Book-toting Rotarians to promote literacy at L.A.
convention
By Harriet Modler
Rotary International News - 22 October 2007
Every Rotarian who brings a book to the 2008 RI Convention in Los Angeles will help boost literacy among schoolchildren in surrounding Rotary districts. The global initiative, called Rotary’s Wide World of Books, aims to collect more than 250,000 books in different languages.
The books will be donated to students in grades K-3 attending public elementary schools in the seven hosting Rotary districts, which cover parts of Southern California and Southern Nevada. Students in California rank among the lowest in the nation in reading skills.
The donated books will form a “book mountain” in the atrium of the Los Angeles Convention Center. Seating will be provided around the display so that convention attendees can read to local schoolchildren.
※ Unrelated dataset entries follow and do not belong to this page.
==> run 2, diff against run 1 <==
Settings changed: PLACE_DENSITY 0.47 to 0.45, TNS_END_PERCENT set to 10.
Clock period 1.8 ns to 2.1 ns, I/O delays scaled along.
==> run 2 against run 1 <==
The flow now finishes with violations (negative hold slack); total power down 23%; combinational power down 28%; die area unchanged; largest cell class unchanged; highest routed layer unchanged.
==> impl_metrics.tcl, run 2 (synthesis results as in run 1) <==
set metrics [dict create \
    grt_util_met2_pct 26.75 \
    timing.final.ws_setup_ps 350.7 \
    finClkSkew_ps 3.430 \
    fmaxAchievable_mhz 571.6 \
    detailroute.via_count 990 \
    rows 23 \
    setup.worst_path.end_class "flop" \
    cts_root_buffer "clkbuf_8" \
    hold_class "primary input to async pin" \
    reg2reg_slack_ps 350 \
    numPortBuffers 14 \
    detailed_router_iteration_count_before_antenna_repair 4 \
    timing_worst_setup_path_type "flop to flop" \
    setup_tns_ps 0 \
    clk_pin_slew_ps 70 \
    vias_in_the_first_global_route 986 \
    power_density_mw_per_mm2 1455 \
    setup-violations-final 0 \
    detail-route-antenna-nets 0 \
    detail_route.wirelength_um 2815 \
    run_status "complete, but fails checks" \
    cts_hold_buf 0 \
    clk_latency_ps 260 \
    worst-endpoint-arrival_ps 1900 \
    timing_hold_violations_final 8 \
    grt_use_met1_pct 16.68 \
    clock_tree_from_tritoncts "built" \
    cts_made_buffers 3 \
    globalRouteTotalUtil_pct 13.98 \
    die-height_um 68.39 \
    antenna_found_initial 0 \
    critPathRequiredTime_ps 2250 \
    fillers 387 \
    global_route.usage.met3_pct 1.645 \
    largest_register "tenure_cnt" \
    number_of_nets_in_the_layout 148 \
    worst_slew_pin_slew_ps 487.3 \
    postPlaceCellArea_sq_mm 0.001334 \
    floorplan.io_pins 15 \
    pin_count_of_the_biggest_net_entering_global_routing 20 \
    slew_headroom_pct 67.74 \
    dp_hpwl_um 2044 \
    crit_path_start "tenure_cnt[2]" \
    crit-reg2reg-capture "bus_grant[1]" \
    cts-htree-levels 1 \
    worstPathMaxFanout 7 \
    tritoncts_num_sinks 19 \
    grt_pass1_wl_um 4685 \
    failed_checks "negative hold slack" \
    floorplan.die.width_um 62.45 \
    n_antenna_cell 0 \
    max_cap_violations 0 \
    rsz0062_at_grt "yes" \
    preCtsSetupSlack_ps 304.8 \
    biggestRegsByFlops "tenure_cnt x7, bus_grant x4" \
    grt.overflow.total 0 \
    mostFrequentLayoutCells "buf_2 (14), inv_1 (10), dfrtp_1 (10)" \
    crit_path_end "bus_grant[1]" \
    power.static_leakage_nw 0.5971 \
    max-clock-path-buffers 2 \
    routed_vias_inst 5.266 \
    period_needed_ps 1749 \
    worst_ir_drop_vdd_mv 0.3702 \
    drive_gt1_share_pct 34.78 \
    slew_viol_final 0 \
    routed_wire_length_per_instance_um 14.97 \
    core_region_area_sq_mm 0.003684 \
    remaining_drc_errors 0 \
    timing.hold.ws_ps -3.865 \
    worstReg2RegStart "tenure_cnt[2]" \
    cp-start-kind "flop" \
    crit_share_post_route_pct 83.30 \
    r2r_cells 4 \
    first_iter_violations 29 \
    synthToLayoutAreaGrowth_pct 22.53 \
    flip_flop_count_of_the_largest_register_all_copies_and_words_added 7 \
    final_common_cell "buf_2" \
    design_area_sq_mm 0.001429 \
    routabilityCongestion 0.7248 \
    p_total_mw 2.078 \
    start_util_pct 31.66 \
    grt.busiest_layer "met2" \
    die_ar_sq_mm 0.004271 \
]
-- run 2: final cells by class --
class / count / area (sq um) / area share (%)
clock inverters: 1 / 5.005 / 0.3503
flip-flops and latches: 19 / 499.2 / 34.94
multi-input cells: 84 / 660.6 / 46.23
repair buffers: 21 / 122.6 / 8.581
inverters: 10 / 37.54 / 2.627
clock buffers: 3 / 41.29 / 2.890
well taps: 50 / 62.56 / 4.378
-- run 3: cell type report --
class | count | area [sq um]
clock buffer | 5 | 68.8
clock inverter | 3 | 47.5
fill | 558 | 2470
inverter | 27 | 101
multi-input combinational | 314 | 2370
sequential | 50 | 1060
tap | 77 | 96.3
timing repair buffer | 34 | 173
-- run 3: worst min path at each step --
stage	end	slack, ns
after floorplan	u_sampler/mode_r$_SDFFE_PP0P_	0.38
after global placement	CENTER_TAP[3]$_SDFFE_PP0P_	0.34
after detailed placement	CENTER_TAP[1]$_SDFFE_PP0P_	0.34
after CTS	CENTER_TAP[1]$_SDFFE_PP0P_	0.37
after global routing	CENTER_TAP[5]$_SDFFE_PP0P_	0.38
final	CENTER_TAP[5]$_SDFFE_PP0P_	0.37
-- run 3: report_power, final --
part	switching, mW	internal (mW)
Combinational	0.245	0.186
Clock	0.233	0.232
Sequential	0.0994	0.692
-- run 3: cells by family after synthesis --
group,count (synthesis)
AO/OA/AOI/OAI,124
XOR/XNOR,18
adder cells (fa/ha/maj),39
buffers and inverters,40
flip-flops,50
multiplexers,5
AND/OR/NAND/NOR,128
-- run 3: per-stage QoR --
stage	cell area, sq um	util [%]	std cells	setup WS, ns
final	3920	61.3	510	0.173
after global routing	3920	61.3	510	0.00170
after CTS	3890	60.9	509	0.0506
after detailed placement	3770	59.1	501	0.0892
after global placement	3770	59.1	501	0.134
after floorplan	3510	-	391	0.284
File: src/rtl/hazard_pkg.sv
// Shared types and constants for the pipeline hazard sequencer.
package hazard_pkg;

    typedef enum logic [1:0] {
        RUN   = 2'd0,
        DRAIN = 2'd1,
        TAKE  = 2'd2
    } hz_state_e;

    localparam logic [1:0] FWD_RF = 2'b00;
    localparam logic [1:0] FWD_M  = 2'b01;
    localparam logic [1:0] FWD_W  = 2'b10;

    localparam int unsigned MATCH_W = 32;

    // x0 is hardwired zero, so it never produces a hazard or a forward.
    function automatic logic reg_match(input logic [MATCH_W-1:0] x,
                                       input logic [MATCH_W-1:0] rd,
                                       input logic               en);
        return en && (rd != '0) && (rd == x);
    endfunction

endpackage

File: src/rtl/hazard_ctrl_if.sv
// Pipeline status in / stall-flush-forward controls out for the hazard sequencer.
interface hazard_ctrl_if #(
    parameter int unsigned REG_AW = 5
);
    logic [REG_AW-1:0] rs1_d;
    logic [REG_AW-1:0] rs2_d;
    logic [REG_AW-1:0] rs1_e;
    logic [REG_AW-1:0] rs2_e;
    logic [REG_AW-1:0] rd_e;
    logic [REG_AW-1:0] rd_m;
    logic [REG_AW-1:0] rd_w;
    logic              rf_en_e;
    logic              rf_en_m;
    logic              rf_en_w;
    logic              rd_en_e;
    logic              br_taken_e;
    logic              jump_e;
    logic              irq_req;

    logic              stall_f;
    logic              stall_d;
    logic              flush_d;
    logic              flush_e;
    logic [1:0]        fwd_a_sel;
    logic [1:0]        fwd_b_sel;
    logic              irq_ack;
    logic              busy;

    modport master (
        output rs1_d, rs2_d, rs1_e, rs2_e, rd_e, rd_m, rd_w,
        output rf_en_e, rf_en_m, rf_en_w, rd_en_e, br_taken_e, jump_e, irq_req,
        input  stall_f, stall_d, flush_d, flush_e, fwd_a_sel, fwd_b_sel, irq_ack, busy
    );

    modport slave (
        input  rs1_d, rs2_d, rs1_e, rs2_e, rd_e, rd_m, rd_w,
        input  rf_en_e, rf_en_m, rf_en_w, rd_en_e, br_taken_e, jump_e, irq_req,
        output stall_f, stall_d, flush_d, flush_e, fwd_a_sel, fwd_b_sel, irq_ack, busy
    );
endinterface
“It is symbolic that the mountain of books will be built atop the world map in the atrium’s floor design,” says Ingo Werk, chair of the initiative and past governor of District 5280. “[Among students] in Los Angeles Unified School District alone, 97 different languages are spoken.”
Werk urges every attendee to join this historic event by bringing one or several books in the language of their choice. Organizers also hope the initiative will set a record for the world’s largest book drive. A judge from Guinness World Records in London will be on hand to verify the results.
Since 2000, a number of Southern California clubs have participated in Reading by 9, a multiyear campaign established by the Los Angeles Times that helps students in kindergarten through third grade read at grade level by the age of nine.